A: When it comes to crime - there are only two types; those that can be solved and those which can’t. There is no ‘other’ category. In the type of cases which you have mentioned, where the investigator is not easily able to establish a link between the crime and the criminal because of his facelessness, the success rate is logically lower.
Q: How are investigations in the murder of NRI student Anmol Sarna coming along? The local police couldn’t apparently do a good job at investigating it prompting you to transfer it to the crime branch.
A: All I can say is that the matter is under investigation and no facet of it — one which needs to be out in the public eye — has been kept from public scrutiny. With the fact that they have been transporting over 30,000 road accidents victims to hospitals every year, the Police Control Room (PCR) vehicles, which is primarily the first responder to any crime spot, have seemingly turned into substitute ambulance services, the services which should actually taken care by the Delhi government.
Q: Don’t you think that this is affecting the actual functioning of your first responders?

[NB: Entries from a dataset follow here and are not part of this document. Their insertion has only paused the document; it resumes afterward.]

<file path="src/rtl/core/clce_pkg.sv">
package clce_pkg;

  localparam int CAPACITY  = 256;
  localparam int WORD_BITS = 32;
  localparam int NODE_W    = $clog2(CAPACITY);
  localparam int CNT_W     = $clog2(CAPACITY + 1);

  localparam logic [2:0] OP_INSERT = 3'd0;
  localparam logic [2:0] OP_REMOVE = 3'd1;
  localparam logic [2:0] OP_FWD    = 3'd2;
  localparam logic [2:0] OP_BACK   = 3'd3;
  localparam logic [2:0] OP_VIEW   = 3'd4;

  localparam logic [1:0] ST_DONE  = 2'd0;
  localparam logic [1:0] ST_EMPTY = 2'd1;
  localparam logic [1:0] ST_FULL  = 2'd2;

  typedef struct packed {
    logic [2:0]  operation;
    logic [31:0] element;
  } in_item_t;

  typedef struct packed {
    logic [1:0]  status;
    logic [31:0] data_word;
    logic        data_valid;
    logic [8:0]  entry_count;
  } out_item_t;

  // Commands from the controller to the datapath.
  typedef struct packed {
    logic load;
    logic exec;
    logic link;
    logic post;
  } cmd_t;

  // Status from the datapath to the controller.
  typedef struct packed {
    logic need_link;
  } stat_t;

endpackage

</file>
<file path="src/rtl/core/clce_ctrl.sv">
module clce_ctrl
  import clce_pkg::*;
(
  input  logic  clk,
  input  logic  rst_n,
  input  logic  in_valid,
  output logic  in_ready,
  output logic  out_valid,
  input  logic  out_ready,
  input  stat_t stat,
  output cmd_t  cmd
);

  typedef enum logic [1:0] {S_IDLE, S_EXEC, S_LINK, S_POST} state_t;

  state_t state_r;
  logic   out_valid_r;
  logic   post_ok;

  assign post_ok   = !out_valid_r || out_ready;
  assign in_ready  = (state_r == S_IDLE) || ((state_r == S_POST) && post_ok);
  assign out_valid = out_valid_r;

  assign cmd.load = in_valid && in_ready;
  assign cmd.exec = (state_r == S_EXEC);
  assign cmd.link = (state_r == S_LINK);
  assign cmd.post = (state_r == S_POST) && post_ok;

  always_ff @(posedge clk) begin
    if (!rst_n) begin
      state_r     <= S_IDLE;
      out_valid_r <= 1'b0;
    end else begin
      unique case (state_r)
        S_IDLE: begin
          if (in_valid) state_r <= S_EXEC;
        end
        S_EXEC: begin
          state_r <= stat.need_link ? S_LINK : S_POST;
        end
        S_LINK: begin
          state_r <= S_POST;
        end
        S_POST: begin
          if (post_ok) state_r <= in_valid ? S_EXEC : S_IDLE;
        end
        default: state_r <= S_IDLE;
      endcase
      if (cmd.post) begin
        out_valid_r <= 1'b1;
      end else if (out_ready) begin
        out_valid_r <= 1'b0;
      end
    end
  end

  a_link_after_exec: assert property (@(posedge clk) disable iff (!rst_n)
    (state_r == S_LINK) |-> ($past(state_r) == S_EXEC))
    else $error("link pass without a preceding execute cycle");

  a_no_accept_busy: assert property (@(posedge clk) disable iff (!rst_n)
    ((state_r == S_EXEC) || (state_r == S_LINK)) |-> !in_ready)
    else $error("input taken while an operation is in flight");

  a_out_from_post: assert property (@(posedge clk) disable iff (!rst_n)
    $rose(out_valid_r) |-> ($past(state_r) == S_POST))
    else $error("result presented without a post cycle");

endmodule

</file>
<file path="config.mk">
export PLATFORM = sky130hd
export DESIGN_NAME = clce_ctrl
export DESIGN_NICKNAME = d
export VERILOG_FILES = /design/src/rtl/core/clce_pkg.sv /design/src/rtl/core/clce_ctrl.sv
export SDC_FILE = /design/constraint.sdc
export NUM_CORES = 1
export LEC_CHECK = 0
export BUFFER_PORTS_ARGS = -buffer_cell sky130_fd_sc_hd__buf_4
export CAP_MARGIN = 15
export CORE_AREA = 2 2 39 41
export CTS_CLUSTER_SIZE = 14
export DETAILED_ROUTE_END_ITERATION = 10
export DIE_AREA = 0 0 41 43
export SYNTH_ARGS = -nofsm -noshare
export SYNTH_HDL_FRONTEND = slang
export SYNTH_SLANG_ARGS = --single-unit
</file>
<file path="constraint.sdc">
create_clock -name clk -period 1.56 [get_ports clk]
set_input_delay 0.156 -clock clk [delete_from_list [all_inputs] [get_ports clk]]
set_output_delay 0.156 -clock clk [all_outputs]
set_load 0.02 [all_outputs]
</file>
===== src/hdl/pdl_pkg.sv =====
// Package for the positional duplicate list core.
// Holds sizes, operation and status codes, payload, command and state types.
// No dependencies.
package pdl_pkg;

   localparam int DEPTH = 32;
   localparam int IDX_W = $clog2(DEPTH);
   localparam int CNT_W = $clog2(DEPTH + 1);
   localparam int POS_W = 6;
   localparam int RCNT_W = 7;
   localparam int EXT_W = 7;
   localparam int RID_W = 64;
   localparam int FLG_W = 8;

   localparam logic [2:0] MODE_INSERT = 3'd0;
   localparam logic [2:0] MODE_OVERWRITE = 3'd1;
   localparam logic [2:0] MODE_ERASE = 3'd2;
   localparam logic [2:0] MODE_ERASE_ALL = 3'd3;
   localparam logic [2:0] MODE_GET = 3'd4;
   localparam logic [2:0] MODE_GET_COUNT = 3'd5;

   localparam logic [1:0] WHERE_BEFORE = 2'd0;
   localparam logic [1:0] WHERE_AFTER = 2'd1;
   localparam logic [1:0] WHERE_FIRST = 2'd2;
   localparam logic [1:0] WHERE_LAST = 2'd3;

   localparam logic [1:0] STATUS_OK = 2'd0;
   localparam logic [1:0] STATUS_RANGE = 2'd1;
   localparam logic [1:0] STATUS_FULL = 2'd2;

   typedef struct packed {
      logic [2:0]       mode;
      logic [1:0]       insert_where;
      logic [POS_W-1:0] position;
      logic [RID_W-1:0] entry_rid;
      logic [FLG_W-1:0] entry_flags;
   } req_type;

   typedef struct packed {
      logic [1:0]        status;
      logic [POS_W-1:0]  result_position;
      logic [RCNT_W-1:0] result_count;
      logic [RID_W-1:0]  result_rid;
      logic [FLG_W-1:0]  result_flags;
      logic              release_valid;
      logic              last;
   } rsp_type;

   typedef struct packed {
      logic [RID_W-1:0] rid;
      logic [FLG_W-1:0] flags;
   } entry_type;

   typedef struct packed {
      logic cap_req;
      logic exec;
      logic dump_start;
      logic dump_next;
   } cmd_type;

   typedef struct packed {
      logic dump_op;
      logic dump_last;
   } sts_type;

   typedef enum logic [1:0] {
      ST_IDLE,
      ST_EXEC,
      ST_RESP,
      ST_DUMP
   } state_type;

endpackage


===== src/hdl/pdl_ctrl.sv =====
// Controller for the positional duplicate list core.
// Sequences capture, execute and response handshakes. Depends on pdl_pkg.
module pdl_ctrl
   import pdl_pkg::*;
(
   input  logic    clock,
   input  logic    reset,
   input  logic    req_valid,
   output logic    req_stall,
   output logic    rsp_valid,
   input  logic    rsp_stall,
   input  sts_type sts,
   output cmd_type cmd
);

   state_type state_ff, state_in;

   always_ff @(posedge clock) begin
      if (reset) begin
         state_ff <= ST_IDLE;
      end else begin
         state_ff <= state_in;
      end
   end

   always_comb begin
      state_in = state_ff;
      cmd = '0;
      req_stall = 1'b1;
      rsp_valid = 1'b0;
      unique case (state_ff)
         ST_IDLE: begin
            req_stall = 1'b0;
            if (req_valid) begin
               cmd.cap_req = 1'b1;
               state_in = ST_EXEC;
            end
         end
         ST_EXEC: begin
            if (sts.dump_op) begin
               cmd.dump_start = 1'b1;
               state_in = ST_DUMP;
            end else begin
               cmd.exec = 1'b1;
               state_in = ST_RESP;
            end
         end
         ST_RESP: begin
            rsp_valid = 1'b1;
            if (!rsp_stall) begin
               state_in = ST_IDLE;
            end
         end
         ST_DUMP: begin
            rsp_valid = 1'b1;
            if (!rsp_stall) begin
               if (sts.dump_last) begin
                  state_in = ST_IDLE;
               end else begin
                  cmd.dump_next = 1'b1;
               end
            end
         end
         default: begin
            state_in = ST_IDLE;
         end
      endcase
   end

endmodule


===== config.mk =====
export PLATFORM = sky130hd
export DESIGN_NAME = pdl_ctrl
export DESIGN_NICKNAME = d
export VERILOG_FILES = /design/src/hdl/pdl_pkg.sv /design/src/hdl/pdl_ctrl.sv
export SDC_FILE = /design/constraint.sdc
export NUM_CORES = 1
export LEC_CHECK = 0
export BUFFER_PORTS_ARGS = -buffer_cell sky130_fd_sc_hd__clkbuf_2
export CAP_MARGIN = 20
export CORE_AREA = 2 2 39 41
export CTS_CLUSTER_SIZE = 25
export DETAILED_ROUTE_END_ITERATION = 10
export DIE_AREA = 0 0 41 43
export PLACE_DENSITY = 0.42
export SLEW_MARGIN = 25
export SYNTH_ARGS = -nofsm -noshare
export SYNTH_HDL_FRONTEND = slang
export SYNTH_SLANG_ARGS = --single-unit
export TNS_END_PERCENT = 30

===== constraint.sdc =====
create_clock -name clock -period 2 [get_ports clock]
set_input_delay 0.1 -clock clock [delete_from_list [all_inputs] [get_ports clock]]
set_output_delay 0.1 -clock clock [all_outputs]
set_load 0.01 [all_outputs]

### Word level (Yosys, flattened, before mapping)

Index checks and enable logic that the tools add are counted.

* word-level logic and storage cells: 27
* output and inout bits: 6
* flip-flop bits (word level): 2

* reduce and logical (&&, ||, !) cells: 3
* eq/ne operators: 7
* muxes and demuxes: 16

Operator list (count)
* 1-bit two-way mux: 10
* 2-bit two-way mux: 5
* 2-bit != test (second input constant): 4
* 2-bit one-hot mux with 4 select lines: 1
* 2-bit == test (second input constant): 2
* 4-bit AND reduction: 1
* 2-bit by 1-bit == test with 1-bit output (second input constant): 1
* 2-bit logical NOT: 1
* 2-bit OR reduction: 1

### Longest topological paths before layout

Gate-level depths: netlist of the first run.

* depth in word-level cells: 3
* mapped depth: 3
* depth with buffers taken out: 3

### Worst setup path after synthesis of the first run

OpenSTA, ideal clock, no wires.

* path kind: reg-to-reg
* from: register state_ff[0]
* to: register state_ff[0]
* slack: 0.983 ns
* stages on the path, launching flop included: 3
* required time: 1.860 ns
* setup time: 0.140 ns
* arrival: 0.877 ns
* path through: dfxtp_1 -> nor3b_1 -> nor4_2

* longest elaborated chain between the ends: 3
* elaborated cells between the ends (all ways): 10
* classes of those cells: eq/ne: 7; mux: 1; reduce/logical: 2

RTL lines
* start: declaration: line pdl_ctrl.sv:16 `state_type state_ff, state_in;`
* start signal: assignment: line pdl_ctrl.sv:22 `state_ff <= state_in;`
* 2-bit == test / 2-bit logical NOT (equally long branches): line pdl_ctrl.sv:31 `unique case (state_ff)`
* 2-bit != test (no source line)
* 4-bit AND reduction (no source line)

Parallel ways exist; a longest one is shown, timed or not.
A chain may end at the register's enable or synchronous reset.

==> flow_summary.ini, run 1 <==
[setup_path]
required_ns = 1.90
cp-start-kind = flip-flop
worst-path-max-fanout = 6
crit_path_end_kind = primary output
path_class = reg -> out
r2r-end = state_ff[0]
rr_worst_depth = 3
arrival_ns = 1.13
timing.rr.start = state_ff[1]
rrSetupSlack_ns = 1.01

[route]
wire_per_inst_um = 7.89
route.met3.wl_um = 40
postRouteAntennaNets = 0
drc = 0
drtIter0Drc = 0
viasPerCell = 3.55
drt-met1-wl_um = 152
wl_um = 371
dr_wl_met2_um = 178
top_layer = met3
dr_total_vias = 167
firstDrtPassIters = 1

[layout]
multi_input_area_um2 = 95.1
final_cells = 47
drive_gt1_frac = 0.516
regMostFlops = state_ff
num_antenna_cells = 0
syn2layout_area_growth_pct = 65.8
largest_register_ffs = 2
reg.largest.list = state_ff: 2 flops
seqCellArea_um2 = 40.0
nets = 39
nFillCells = 172

[yosys]
syn_inst = 18
syn_area_per_cell_um2 = 7.92
synth_top_family_by_area = simple AND/OR/NAND/NOR gates
seq_area_frac_synth = 0.281
synth-compound-area-share = 0.0526
syn_nets = 24
ys_ff_latch = 2
synth-simple-area-share = 0.614
synth.cell_area_um2 = 143
synthXorXnorAreaFrac = 0
yosysUniqueCellTypes = 14
synth_fa_ha_area_frac = 0
ys_warn_count = 0
synth_mux_area_frac = 0

[power_and_ir_drop]
power.leakage_nw = 0.124
p_switching_uw = 50.8
p_int_uw = 135
irDropWorstVdd_v = 0.000253
powerDensity_nw_per_um2 = 785
seq_power_share = 0.281
switching_share = 0.274
clkPwrFrac = 0.478
p_comb_frac = 0.241

[floorplanning]
start_util = 0.103
fp.dieArea_um2 = 1760
io-pin-count = 12
num_rows = 14
die_w_um = 41
die_y_um = 43
core_um2 = 1380

[clock_tree]
cts_resized = 0
postCtsSetupBuffers = 0
root_buffer = clkbuf_4
cts_tree = yes
cts_hold_buf = 0
clkLatencyLatePin_ns = 0.22
clock_sinks = 2
cts.clk_slew.worst_paths_ns = 0.03
htreeDepth = 1
clock_path_buffers = 2
cts_inserted_buffers = 3

[global_route]
antenna_found_initial = 0
grt_max_degree = 10
grt_pass1_vias = 162
grt_pass1_wl_um = 614
grt.total_usage = 0.0581
grt_overflow = 0

[placed_design]
portBuffers = 11
placedCellCount = 44
hpwl_um = 299
gp_congestion = 0.571

[timing]
finalCritPeriodShare = 0.615
final-hold-violation-count = 0
fin_skew_ns = 0.00290
maxSlewHeadroom = 0.789
worst_slew_pin_slew_ns = 0.315
drv_slew = 0
setup_violations = 0
final.min_clock_period_ns = 1.23
max_freq_mhz = 813
rsz0062_at_grt = no
final.setup.tns_ns = 0

[flow_run]
maxCapViolCount = 0

[min_path]
hold_depth = 2
min_from = reset
hold_end = state_ff[0]
hp-class = in -> reg

[status]
status = finished clean
-- synthesized netlist by cell type --
master	instances	area share
nor3_1	1	0.035
and3b_2	1	0.070
nor2_1	2	0.053
nor4_2	1	0.088
dfxtp_1	2	0.28
inv_1	1	0.026
nor3b_1	2	0.11
nor2b_1	1	0.044
or2_1	1	0.044
nand2_1	1	0.026
and2b_1	2	0.11
and2_1	1	0.044
a22oi_1	1	0.053
clkbuf_1	1	0.026
-- power groups by stage --
stage               Sequential (mW)  Clock, mW  Combinational (mW)
floorplan                    0.0505          0              0.0285
global placement             0.0529          0              0.0457
detailed placement           0.0528          0              0.0459
CTS                          0.0523     0.0932              0.0460
global route                 0.0540     0.0971              0.0525
finish                       0.0522     0.0886              0.0447
### src/hw/rtl/pfa_pkg.sv
// Shared types, constants and helpers for the PID controller with feedforward.
// No dependencies; used by pfa_mul, pfa_div and pid_feedforward_antiwindup.
`timescale 1ns / 1ps
package pfa_pkg;

   localparam int DATA_W   = 32;
   localparam int DT_W     = 16;
   localparam int VAL_W    = 50;   // signed working values (rates, products, inner drag)
   localparam int A_W      = 33;   // magnitude of the narrow multiplier operand
   localparam int INT_W    = 48;
   localparam int SUM_W    = 52;
   localparam int DVD_W    = 49;   // |diff| << 16
   localparam int CSR_IDX_W = 3;
   localparam int REQ_W    = 88;
   localparam int RSP_W    = 40;

   localparam logic [DT_W-1:0] DT_MIN = 16'd3277;
   localparam logic [DT_W-1:0] DT_MAX = 16'd13107;

   localparam logic signed [DATA_W-1:0] FF_REF_GAIN_DEF    = '0;
   localparam logic signed [DATA_W-1:0] FF_RATE_GAIN_DEF   = '0;
   localparam logic signed [DATA_W-1:0] DRAG_LIN_GAIN_DEF  = '0;
   localparam logic signed [DATA_W-1:0] DRAG_QUAD_GAIN_DEF = '0;
   localparam int FRAC_BITS_DEF = 16;

   localparam logic [CSR_IDX_W-1:0] REG_KP        = 3'd0;
   localparam logic [CSR_IDX_W-1:0] REG_KI        = 3'd1;
   localparam logic [CSR_IDX_W-1:0] REG_KD        = 3'd2;
   localparam logic [CSR_IDX_W-1:0] REG_ERR_UPPER = 3'd3;
   localparam logic [CSR_IDX_W-1:0] REG_ERR_LOWER = 3'd4;
   localparam logic [CSR_IDX_W-1:0] REG_OUT_UPPER = 3'd5;
   localparam logic [CSR_IDX_W-1:0] REG_OUT_LOWER = 3'd6;

   typedef enum logic [3:0] {
      ST_IDLE, ST_MUL_INC, ST_DIV_E, ST_DIV_R, ST_MUL_T1, ST_MUL_FF, ST_MUL_FFD,
      ST_MUL_Q, ST_MUL_DRAG, ST_MUL_P, ST_MUL_I, ST_MUL_D, ST_OUT
   } state_type;

   typedef struct packed {
      logic             start;
      logic             neg;
      logic             sh16;   // shift by 16 instead of the fraction width
      logic [A_W-1:0]   a;
      logic [VAL_W-1:0] b;
   } mul_req_type;

   function automatic logic [VAL_W-1:0] mag_val(input logic signed [VAL_W-1:0] v);
      mag_val = v[VAL_W-1] ? VAL_W'(-v) : VAL_W'(v);
   endfunction

   // magnitude trimmed to the narrow operand width
   function automatic logic [A_W-1:0] mag_a(input logic signed [VAL_W-1:0] v);
      mag_a = A_W'(mag_val(v));
   endfunction

endpackage

### src/hw/rtl/pfa_mul.sv
// Sign-magnitude multiplier, 16 bits of the wide operand per cycle, with
// product and term saturation. Depends on pfa_pkg.
`timescale 1ns / 1ps
module pfa_mul #(
   parameter int FRAC_BITS = pfa_pkg::FRAC_BITS_DEF
) (
   input  logic                              clock,
   input  logic                              reset,
   input  pfa_pkg::mul_req_type              req,
   output logic                              done,
   output logic signed [pfa_pkg::VAL_W-1:0]  result
);
   localparam int B_W   = 64;
   localparam int ACC_W = pfa_pkg::A_W + B_W;
   localparam logic [62:0] PROD_CAP = {63{1'b1}} >> 1;
   localparam logic [46:0] TERM_CAP = {47{1'b1}};

   logic [ACC_W-1:0]        acc_ff, acc_in;
   logic [pfa_pkg::A_W-1:0] a_ff, a_in;
   logic [B_W-1:0]          b_ff, b_in;
   logic [1:0]              cnt_ff, cnt_in;
   logic                    busy_ff, busy_in, done_ff, done_in, neg_ff, neg_in;
   logic                    sh16_ff, sh16_in;
   logic [pfa_pkg::A_W+15:0] pp;
   logic [62:0]             capped, shifted;
   logic [46:0]             term;

   always_comb begin
      acc_in  = acc_ff;
      a_in    = a_ff;
      b_in    = b_ff;
      cnt_in  = cnt_ff;
      busy_in = busy_ff;
      neg_in  = neg_ff;
      sh16_in = sh16_ff;
      done_in = 1'b0;
      pp      = a_ff * b_ff[B_W-1 -: 16];
      if (req.start) begin
         acc_in  = '0;
         a_in    = req.a;
         b_in    = B_W'(req.b);
         cnt_in  = '0;
         busy_in = 1'b1;
         neg_in  = req.neg;
         sh16_in = req.sh16;
      end else if (busy_ff) begin
         // take the top chunk first, shift the partial sum up
         acc_in = (acc_ff << 16) + ACC_W'(pp);
         b_in   = b_ff << 16;
         cnt_in = cnt_ff + 2'd1;
         if (cnt_ff == 2'd3) begin
            busy_in = 1'b0;
            done_in = 1'b1;
         end
      end
   end

   always_ff @(posedge clock) begin
      if (reset) begin
         busy_ff <= 1'b0;
         done_ff <= 1'b0;
      end else begin
         busy_ff <= busy_in;
         done_ff <= done_in;
      end
      acc_ff  <= acc_in;
      a_ff    <= a_in;
      b_ff    <= b_in;
      cnt_ff  <= cnt_in;
      neg_ff  <= neg_in;
      sh16_ff <= sh16_in;
   end

   always_comb begin
      capped  = (acc_ff > ACC_W'(PROD_CAP)) ? PROD_CAP : acc_ff[62:0];
      shifted = sh16_ff ? (capped >> 16) : (capped >> FRAC_BITS);
      term    = (shifted > 63'(TERM_CAP)) ? TERM_CAP : shifted[46:0];
      result  = neg_ff ? -$signed(pfa_pkg::VAL_W'(term)) : $signed(pfa_pkg::VAL_W'(term));
   end

   assign done = done_ff;

endmodule
[src/vpa_pkg.sv]
// ----------------------------------------------------------------------------
// vpa_pkg: shared types and constants of the partition allocator
// Holds the request modes, result codes, controller states and the command
// and status structs between controller and datapath.
// ----------------------------------------------------------------------------
package vpa_pkg;

	localparam int TABLE_ENTRIES_DEF = 32;
	localparam int MEMORY_UNITS_DEF  = 1024;
	localparam int INITIAL_BLOCKS    = 8;

	localparam int MODE_W   = 3;
	localparam int OWNER_W  = 8;
	localparam int REQ_W    = 11;
	localparam int STATUS_W = 2;
	localparam int INDEX_W  = 5;
	localparam int FRAG_W   = 11;

	typedef enum logic [MODE_W-1:0] {
		MODE_REINIT = 3'd0,
		MODE_FIRST  = 3'd1,
		MODE_BEST   = 3'd2,
		MODE_WORST  = 3'd3,
		MODE_FREE   = 3'd4,
		MODE_FRAG   = 3'd5
	} mode_t;

	typedef enum logic [STATUS_W-1:0] {
		ST_OK      = 2'd0,
		ST_BADSIZE = 2'd1,
		ST_NOFIT   = 2'd2
	} status_t;

	typedef enum logic [3:0] {
		S_IDLE,
		S_INIT,
		S_SEARCH,
		S_TAKE,
		S_SHIFT,
		S_SPLIT,
		S_FREE,
		S_SUM,
		S_DIV,
		S_HOLES,
		S_DONE
	} state_t;

	// controller -> datapath
	typedef struct packed {
		logic load;      // capture request
		logic clr_idx;   // scan index to 0
		logic inc_idx;   // scan index + 1
		logic init_step; // write reset entry at scan index
		logic init_end;  // set active count to 8
		logic search;    // evaluate fit candidate
		logic take;      // mark picked entry used
		logic shift_set; // scan index to active count
		logic shift_step;// move entry idx-1 to idx, idx - 1
		logic split;     // write remainder, resize pick
		logic free_step; // free entry at scan index if owner matches
		logic sum_step;  // accumulate used entry
		logic div_start; // start average divide
		logic div_step;  // one quotient bit
		logic hole_step; // accumulate small free entry
		logic set_status;// latch status code
		logic present;   // copy result into output register
		status_t status;
	} cmd_t;

	// datapath -> controller
	typedef struct packed {
		logic    idx_end;   // scan index reached active count or table end
		logic    req_zero;
		logic    found;
		logic    first_hit; // current entry is free and large enough
		logic    need_split;
		logic    shift_done;
		logic    div_done;
		logic    avg_zero;
		logic    used_none;
		logic    init_done;
	} sts_t;

endpackage
### config.mk
export PLATFORM = sky130hd
export DESIGN_NAME = cpo_proj
export DESIGN_NICKNAME = d
export VERILOG_FILES = /design/src/cpo_pkg.sv /design/src/cpo_proj.sv
export SDC_FILE = /design/constraint.sdc
export NUM_CORES = 2
export LEC_CHECK = 0
export BUFFER_PORTS_ARGS = -buffer_cell sky130_fd_sc_hd__buf_2
export CORE_UTILIZATION = 40
export DETAILED_ROUTE_END_ITERATION = 12
export HOLD_SLACK_MARGIN = 0.15
export SLEW_MARGIN = 0
export SYNTH_ARGS = -nofsm -noshare
export SYNTH_HDL_FRONTEND = slang
export SYNTH_SLANG_ARGS = --single-unit
### constraint.sdc
create_clock -name i_clk -period 8.4 [get_ports i_clk]
set_clock_uncertainty 0.2 [all_clocks]
set_input_delay 0 -clock i_clk [delete_from_list [all_inputs] [get_ports i_clk]]
set_output_delay 0 -clock i_clk [all_outputs]
set_load 0.01 [all_outputs]
### config.mk
export PLATFORM = sky130hd
export DESIGN_NAME = cpo_ring
export DESIGN_NICKNAME = d
export VERILOG_FILES = /design/src/cpo_pkg.sv /design/src/cpo_cell.sv /design/src/cpo_ring.sv
export SDC_FILE = /design/constraint.sdc
export NUM_CORES = 2
export LEC_CHECK = 0
export BUFFER_PORTS_ARGS = -buffer_cell sky130_fd_sc_hd__buf_2
export CAP_MARGIN = 40
export CORE_ASPECT_RATIO = 1.1
export CORE_MARGIN = 4
export CORE_UTILIZATION = 50
export CTS_BUF_LIST = sky130_fd_sc_hd__clkbuf_8
export DETAILED_ROUTE_END_ITERATION = 6
export PLACE_DENSITY = 0.67
export SYNTH_ARGS = -nofsm -noshare
export SYNTH_HDL_FRONTEND = slang
export SYNTH_SLANG_ARGS = --single-unit
### constraint.sdc
create_clock -name i_clk -period 4.9 [get_ports i_clk]
set_input_delay 0.49 -clock i_clk [delete_from_list [all_inputs] [get_ports i_clk]]
set_output_delay 0.49 -clock i_clk [all_outputs]
set_load 0.01 [all_outputs]
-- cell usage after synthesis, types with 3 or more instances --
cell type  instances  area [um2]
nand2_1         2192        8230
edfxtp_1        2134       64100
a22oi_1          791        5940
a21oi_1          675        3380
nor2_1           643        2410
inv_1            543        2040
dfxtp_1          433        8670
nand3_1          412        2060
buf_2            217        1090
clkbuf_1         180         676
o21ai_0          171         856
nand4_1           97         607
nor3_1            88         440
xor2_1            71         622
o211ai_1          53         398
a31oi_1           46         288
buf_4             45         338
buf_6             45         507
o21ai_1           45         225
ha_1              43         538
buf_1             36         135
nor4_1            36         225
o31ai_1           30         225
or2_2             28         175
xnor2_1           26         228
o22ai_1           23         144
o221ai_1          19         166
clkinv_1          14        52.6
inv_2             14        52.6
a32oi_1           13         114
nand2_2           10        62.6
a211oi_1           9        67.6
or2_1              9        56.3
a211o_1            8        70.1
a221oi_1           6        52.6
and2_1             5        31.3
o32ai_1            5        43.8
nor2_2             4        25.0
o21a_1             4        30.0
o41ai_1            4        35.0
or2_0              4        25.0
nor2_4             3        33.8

A: It would not be right to call PCR vans as substitute ambulance services. The prime and major duty of PCR police personnel is to respond swiftly in all emergency calls. When any person in distress seeks police assistance, it is our PCR vans that respond. Since we are aware that ambulance services are inadequate with the Delhi government and as long as robust ambulance services are not available, we will keep doing it.
Q: You spoke of increasing the number of CCTV cameras installed in Delhi. Do you have enough eyes to monitor them?
A: Yes, the number will increase to around 3,000 this year. In the coming three to four years, the number is expected to increase to 10,000. To counter constraints, we have instituted a system linking the police station, the district and the headquarter levels which will ensure that CCTV footage is monitored at all three levels.